Press Release, January 31, 2020, Insurance Commissioner Afable Visits with Dairy Farmers in Cambridge to Highlight Insurance Challenges for Family Farms in Wisconsin

January, 31 2020

For more information contact Olivia Hwang, Director of Public Affairs, (608) 209-6309 or

Insurance Commissioner Afable Visits with Dairy Farmers in Cambridge to Highlight Insurance Challenges for Family Farms in Wisconsin

Cambridge, Wis. - Insurance Commissioner Mark Afable met with Angel and Chris Hebbe, owners of a small dairy farm in Cambridge, Wis., yesterday to talk about the challenges impacting small family farms across the state. This visit follows a commitment made by Governor Tony Evers during his State of the State address last week to help Wisconsin's struggling dairy industry. Gov. Evers also called on the Wisconsin Legislature to hold a special session on the dairy crisis.

“One thing is abundantly clear," said Commissioner Afable. “Folks like Angel and Chris Hebbe are committed to the farm they've built together and the life they are creating for their young daughter. They have invested in their community and are committed to being responsible stewards of the land. It is our responsibility at a state level to identify ways government can better support the family farms that gave Wisconsin the name the Dairy State.

“Chris and Angel were open with us about how the high cost of health insurance was a challenge for them in recent years, especially as they grew their family. Though we've made some progress with the state's reinsurance program, we have to do more to make sure every Wisconsinite has access to the affordable health care coverage and care that they need."

The Cedar View Dairy Farm run by the Hebbes dates back to 1901 when Chris' great, great grandparents, Herman and Anna, bought the farm. Since taking over the farm in 2013, the Hebbes have revitalized an old family dairy barn and are now milking 103 cattle, including Jerseys and Holsteins. The couple lives on the farm with their two-year-old daughter. They are also active in supporting the next generation of farmers by staying involved with 4-H and the local Future Farmers of America (FFA) chapter.

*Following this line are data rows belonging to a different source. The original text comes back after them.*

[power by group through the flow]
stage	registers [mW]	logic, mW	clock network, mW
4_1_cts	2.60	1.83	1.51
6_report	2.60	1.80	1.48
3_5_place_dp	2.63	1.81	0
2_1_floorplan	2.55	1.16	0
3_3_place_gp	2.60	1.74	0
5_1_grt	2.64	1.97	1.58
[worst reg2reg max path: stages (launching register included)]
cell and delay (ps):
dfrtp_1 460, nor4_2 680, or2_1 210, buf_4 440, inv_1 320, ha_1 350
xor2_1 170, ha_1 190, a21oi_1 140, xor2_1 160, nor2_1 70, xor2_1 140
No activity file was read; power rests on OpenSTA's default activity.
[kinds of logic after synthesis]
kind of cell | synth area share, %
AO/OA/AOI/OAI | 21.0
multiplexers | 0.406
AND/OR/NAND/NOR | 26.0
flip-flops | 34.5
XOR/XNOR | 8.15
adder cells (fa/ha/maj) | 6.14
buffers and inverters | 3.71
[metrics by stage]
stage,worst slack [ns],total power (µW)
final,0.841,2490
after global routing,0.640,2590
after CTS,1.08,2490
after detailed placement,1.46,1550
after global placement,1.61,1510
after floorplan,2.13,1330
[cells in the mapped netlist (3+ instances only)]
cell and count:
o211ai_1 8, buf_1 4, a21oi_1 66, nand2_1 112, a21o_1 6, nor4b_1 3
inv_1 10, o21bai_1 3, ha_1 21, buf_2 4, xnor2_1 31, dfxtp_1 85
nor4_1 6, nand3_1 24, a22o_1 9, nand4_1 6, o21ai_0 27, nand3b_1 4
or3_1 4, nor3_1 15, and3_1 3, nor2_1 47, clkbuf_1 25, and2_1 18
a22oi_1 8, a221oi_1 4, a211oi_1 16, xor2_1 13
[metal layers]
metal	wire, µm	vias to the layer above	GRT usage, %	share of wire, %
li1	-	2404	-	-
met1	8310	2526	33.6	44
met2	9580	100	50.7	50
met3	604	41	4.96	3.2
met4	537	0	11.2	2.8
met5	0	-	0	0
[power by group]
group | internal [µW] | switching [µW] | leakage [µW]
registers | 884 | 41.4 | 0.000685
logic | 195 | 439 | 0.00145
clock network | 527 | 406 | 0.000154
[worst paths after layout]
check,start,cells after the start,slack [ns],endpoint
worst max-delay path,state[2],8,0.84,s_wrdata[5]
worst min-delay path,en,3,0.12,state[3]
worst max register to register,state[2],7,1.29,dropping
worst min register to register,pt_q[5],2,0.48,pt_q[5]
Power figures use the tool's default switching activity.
## config.mk

```make
export PLATFORM = sky130hd
export DESIGN_NAME = booth_radix4_mult_param
export DESIGN_NICKNAME = d
export VERILOG_FILES = /design/src/rtl/booth_radix4_mult_param.sv
export SDC_FILE = /design/constraint.sdc
export NUM_CORES = 1
export LEC_CHECK = 0
export CORE_ASPECT_RATIO = 1.1
export CORE_MARGIN = 4
export CORE_UTILIZATION = 40
export CTS_BUF_LIST = sky130_fd_sc_hd__clkbuf_2 sky130_fd_sc_hd__clkbuf_4 sky130_fd_sc_hd__clkbuf_8
export DETAILED_ROUTE_END_ITERATION = 6
export GPL_TIMING_DRIVEN = 0
export MAX_ROUTING_LAYER = met4
export PLACE_DENSITY_LB_ADDON = 0.1
export SLEW_MARGIN = 20
export SYNTH_ARGS = -nofsm -noshare
export SYNTH_HDL_FRONTEND = slang
export SYNTH_SLANG_ARGS = --single-unit
```

## constraint.sdc

```tcl
create_clock -name clk -period 3.2 [get_ports clk]
set_clock_uncertainty 0.1 [all_clocks]
set_input_delay 0.32 -clock clk [delete_from_list [all_inputs] [get_ports clk]]
set_output_delay 0.32 -clock clk [all_outputs]
set_load 0.01 [all_outputs]
```

## src/rtl/booth_radix4_mult_param.sv

```systemverilog
`default_nettype none
// ---------------------------------------------------------------------------
// booth_radix4_mult_param
//   Sequential radix-4 Booth multiplier, WIDTH-generic, signed/unsigned mode,
//   one recoded digit retired per clock, go/over/busy handshake.
// Revision: 1.0
// ---------------------------------------------------------------------------
module booth_radix4_mult_param #(
  parameter int WIDTH = 8
) (
  input  logic                 clk,
  input  logic                 rst,
  input  logic                 go,
  input  logic                 signed_mode,
  input  logic [WIDTH-1:0]     mplier,
  input  logic [WIDTH-1:0]     mcand,
  output logic [2*WIDTH-1:0]   product,
  output logic                 over,
  output logic                 busy,
  output logic [1:0]           state
);

  localparam int W2 = WIDTH + 2;
  localparam int N  = W2 / 2;
  localparam int HW = W2 + 2;
  localparam int CW = (N > 1) ? $clog2(N) : 1;
  localparam logic [CW-1:0] LAST = CW'(N - 1);

  localparam logic [1:0] IDLE = 2'd0;
  localparam logic [1:0] CALC = 2'd1;
  localparam logic [1:0] DONE = 2'd2;

  logic [1:0]      next_state;
  logic [W2-1:0]   cand;
  logic [HW-1:0]   hi;
  logic [W2-1:0]   lo;
  logic            prev;
  logic [CW-1:0]   step;

  logic [W2-1:0]   mplier_ext;
  logic [W2-1:0]   mcand_ext;
  logic [HW-1:0]   cand_w;
  logic [HW-1:0]   addend;
  logic [HW-1:0]   sum;
  logic [HW-1:0]   new_hi;
  logic [W2-1:0]   new_lo;
  logic [2*W2-1:0] full;
  logic            unused_bits;

  // Both modes share one signed recoder thanks to the 2-bit extension.
  assign mplier_ext = signed_mode ? {{2{mplier[WIDTH-1]}}, mplier} : {2'b00, mplier};
  assign mcand_ext  = signed_mode ? {{2{mcand[WIDTH-1]}}, mcand}   : {2'b00, mcand};
  assign cand_w     = {{2{cand[W2-1]}}, cand};

  always_comb begin
    addend = '0;
    case ({lo[1:0], prev})
      3'b001, 3'b010: addend = cand_w;
      3'b011:         addend = cand_w << 1;
      3'b100:         addend = -(cand_w << 1);
      3'b101, 3'b110: addend = -cand_w;
      default:        addend = '0;
    endcase
  end

  assign sum    = hi + addend;
  assign new_hi = {{2{sum[HW-1]}}, sum[HW-1:2]};
  assign new_lo = {sum[1:0], lo[W2-1:2]};
  assign full   = {new_hi[W2-1:0], new_lo};

  assign unused_bits = ^{new_hi[HW-1:W2], full[2*W2-1:2*WIDTH]};

  always_ff @(posedge clk or negedge rst) begin
    if (!rst) begin
      state <= IDLE;
    end else begin
      state <= next_state;
    end
  end

  always_comb begin
    next_state = IDLE;
    case (state)
      IDLE:    next_state = go ? CALC : IDLE;
      CALC:    next_state = (step == LAST) ? DONE : CALC;
      DONE:    next_state = IDLE;
      default: next_state = IDLE;
    endcase
  end

  always_comb begin
    over = 1'b0;
    busy = 1'b0;
    case (state)
      CALC: busy = 1'b1;
      DONE: begin
        over = 1'b1;
        busy = 1'b1;
      end
      default: begin
        over = 1'b0;
        busy = 1'b0;
      end
    endcase
  end

  always_ff @(posedge clk or negedge rst) begin
    if (!rst) begin
      cand    <= '0;
      hi      <= '0;
      lo      <= '0;
      prev    <= 1'b0;
      step    <= '0;
      product <= '0;
    end else begin
      if (state == IDLE && go) begin
        cand <= mcand_ext;
        lo   <= mplier_ext;
        hi   <= '0;
        prev <= 1'b0;
        step <= '0;
      end else if (state == CALC) begin
        hi   <= new_hi;
        lo   <= new_lo;
        prev <= lo[1];
        step <= step + 1'b1;
        // The last digit's result goes straight to the output register.
        if (step == LAST) begin
          product <= full[2*WIDTH-1:0];
        end
      end
    end
  end

endmodule
`default_nettype wire

```

Word-level counts from Yosys, hierarchy flattened. Cells that the tools add are included.

$add $sub $neg: 4. Equality and inequality tests: 9. Muxes and demuxes: 16. Bitwise logic cells: 1. Reduce and logical (&&, ||, !) cells: 7.

Operator list (count): one-hot mux 12 bit (4 select lines) (1); 2-to-1 mux 10 bit (4); 2-to-1 mux 12 bit (2); negation 12 bit (2); adder 12 bit (1); == test 3 bit, second input constant (4); == test 3 x 2 -> 1 bit, second input constant (2); 2-to-1 mux 3 bit (2); OR reduction 2 bit (3); 2-to-1 mux 1 bit (5); one-hot mux 2 bit (2 select lines) (1); adder 3 x 1 -> 3 bit, second input constant (1); == test 3 x 1 -> 1 bit, second input constant (1); AND reduction 3 bit (1); == test 2 x 1 -> 1 bit, second input constant (1); == test 2 bit, second input constant (1); zero test 2 bit (1); 2-to-1 mux 2 bit (1); nonzero test 2 bit (1); logical AND 1 bit (1); NOT 1 bit (1).

Register bits after elaboration: 54. Input port bits: 20. Output and inout port bits: 20. Logic and storage cells: 44.

Depth between registers and ports, before layout. Gate-level depths: netlist of the first run.

Depth in word-level cells: 6. Depth in mapped cells: 17. Depth with buffers taken out: 17.

Least setup slack after synthesis of the first run. No wires, ideal clock.

Path kind: flip-flop to flip-flop. Start: register cand[2]. End: register hi[10]. Library setup time: 0.078 ns. Arrival time: 3.260 ns. Data required time: 3.022 ns. Path slack: -0.238 ns. Stages on the path, launching flop included: 17. Buffers on the path: 1. Clock period less this slack: 3.438 ns. Path through: dfrtp_1 nor3_4 nand2_2 or3_4 nand2_2 xor2_2 o21ai_1 a22o_1 ha_1 buf_2 a21oi_1 nand2_1 a21o_1 o41ai_2 xor2_1 or3_1 a21oi_1.

Cells in the longest elaborated chain, start to end: 5. Elaborated cells between the ends (all ways): 6. Classes of those cells: add/sub: 3; mux: 3.

RTL lines: from (decl) (line 34) `logic [W2-1:0] cand;`; from (signal assigned) (line 117) `cand <= mcand_ext;`; negation 12 bit (on tied branches) (line 61, 60); one-hot mux 12 bit (4 select lines) (*) (line 57) `case ({lo[1:0], prev})`; adder 12 bit (*) (line 66) `assign sum = hi + addend;`; 2-to-1 mux 12 bit (*) (line 122) `end else if (state == CALC) begin`; 2-to-1 mux 12 bit (*) (line 116) `if (state == IDLE && go) begin`; to (signal assigned) (line 123) `hi <= new_hi;`; to (decl) (line 35) `logic [HW-1:0] hi;`.

Mark *: on every way between the ends. The rest lies on a longest branch, timed or not. The select of a mux whose other input is x is not followed. A chain may end at the register's enable or synchronous reset.

Worst setup path after layout of the first run.
Start: register cand[1]. End: register hi[10].

Same word-level chain as after synthesis.

==> out/results.tsv, run 1 <==
stage	metric	value	unit
run_status	run_status	complete, but fails checks	
run_status	failed_checks	setup timing	
drt	drcViolationCount	0	
global_routing	grt_pass1_wl	13300	um
logic_synthesis	syn_avg_cell_area	8.72	um2
logic_synthesis	yosys_warnings	0	
logic_synthesis	netlist_area	0.00311	mm2
global_routing	grt_pass1_vias	2672	
cts	cts.sinks	51	
global_routing	antenna_found_initial	0	
timing	rsz0062_at_grt	true	
worst_setup_path	critPathMaxFanout	4	
power	p_leak	1.86	nW
logic_synthesis	synth_async_sr_flop_share	1.00	
placed_design	dpl-instance-area	0.00363	mm2
placed_design	gp_congestion	0.839	
logic_synthesis	synth_cells	357	
timing	setup-tns-final	-135	ps
worst_setup_path	cp_data_arrival_time	3460	ps
global_routing	grt_max_degree	52	
drt	wirelength	8010	um
worst_setup_path	ff2ff_setup_slack	-130	ps
logic_synthesis	ys_types	49	
min_path	hp-class	flip-flop to flip-flop	
worst_setup_path	cpMostUsedCell	nand2_2	
logic_synthesis	synth_edf_count	0	
power	power-per-cell-area	1320	mW/mm2
worst_setup_path	slowest_stage	dfrtp_2	
worst_setup_path	path_class	flip-flop to flip-flop	
global_routing	grt_overflow	0	
global_routing	grtUsageTotal	0.187	
worst_setup_path	critPathTopFamily	simple AND/OR/NAND/NOR gates	
floorplan	io_pins	40	
worst_setup_path	cp-start-kind	flip-flop	
worst_setup_path	max_stage_delay	450	ps
logic_synthesis	synth_fp_nets	395	
cts	worstSkewPairLatency	310	ps
drt	ant_nets	0	
floorplan	start_util	0.414	
floorplan	die_h	101	um
logic_synthesis	synth-seq-cells	51	
cts	cts_tree	done	
logic_synthesis	ys_seq_area_frac	0.410	
drt	num_vias	2690	
drt	viasPerCell	5.11	
placed_design	io_buffer_count	39	
finish	syn_to_final_growth	28.7	%
timing	slew_headroom	0.376	
drt	drt-wirelength-per-cell	15.2	um
timing	worst_pin_slew	929	ps
drt	dr.first_iter.drc_count	109	
power	ir_drop	0.469	mV
finish	nNetsFinal	458	
finish	finalInstanceArea	0.00401	mm2
cts	clk_pin_slew_worst_paths	110	ps
logic_synthesis	synth_top_area_frac	0.410	
cts	htree_levels	2	
timing	hold-worst-slack	387	ps
floorplan	die_x	92.1	um
timing	finalHoldViolations	0	
worst_setup_path	crit_required	3330	ps
logic_synthesis	yosysTopAreaCell	dfrtp_1	
drt	drt_pass1_iterations	4	
worst_setup_path	crit_buf_inv	0	
cts	numCtsBuffers	5	
placed_design	hpwl	5620	um
logic_synthesis	yosys-top-cells-area	dfrtp_1, nand2_1, ha_1	
timing	fmax	0.300	GHz
finish	final_cell_mix	nand2_1, dfrtp_1, clkdlybuf4s50_1	
run	max-cap-violations	0	
cts	clockRootBuffer	clkbuf_8	
timing	slew_violations	0	
finish	layout-drive-gt1-share	0.164	
finish	post-route-util	0.533	
timing	period_minus_slack	3330	ps
finish	final_common_cell	nand2_1	
worst_setup_path	crit_chain	nor3_4 -> nand2_2 -> or3_4 -> nand2_4 -> xor2_2 -> o21ai_1 -> a22o_1 -> ha_4 -> a21oi_2 -> nand2_2 -> a21o_1 -> o41ai_2 -> xor2_1 -> or3_1 -> a21oi_1	
floorplan	die_area	0.00926	mm2
timing	fin_ws	-135	ps
placed_design	dp_slack	-442	ps
worst_setup_path	crit_path_end_kind	flip-flop	
floorplan	rows	33	
floorplan	core-area	0.00751	mm2
logic_synthesis	synth_flop_cell	dfrtp_1	
timing	setup_viol_count_final	1	
finish	n_antenna_cell	0	
timing	finalCritPeriodShare	1.04	
cts	clockBufferDepth	2	
[tightest hold or removal path, cell delays in order, from the launching register on]
cell	delay (ps)
dfrtp_1	360
nand2_1	50
nand2_1	60
[state kept, by name (all words and copies together), names as in the netlist]
signal   cells
product     16
hi          10
lo          10
cand         9
step         3
state        2
prev         1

Wisconsin's dairy crisis reached new heights last year when the state lost 10 percent of its dairy farms. Gov. Evers called on the legislature to pass an $8.5 million package of reforms to support farmers, including creating the Wisconsin Initiative for Dairy Exports, creating a regional mental health program to coo​rdinate and provide mental health support in rural communities, bolstering Wisconsin's farm-to-school program and establishing a farm-to-fork program that will help connect farmers and the food they produce to universities, technical colleges, hospitals, and local businesses.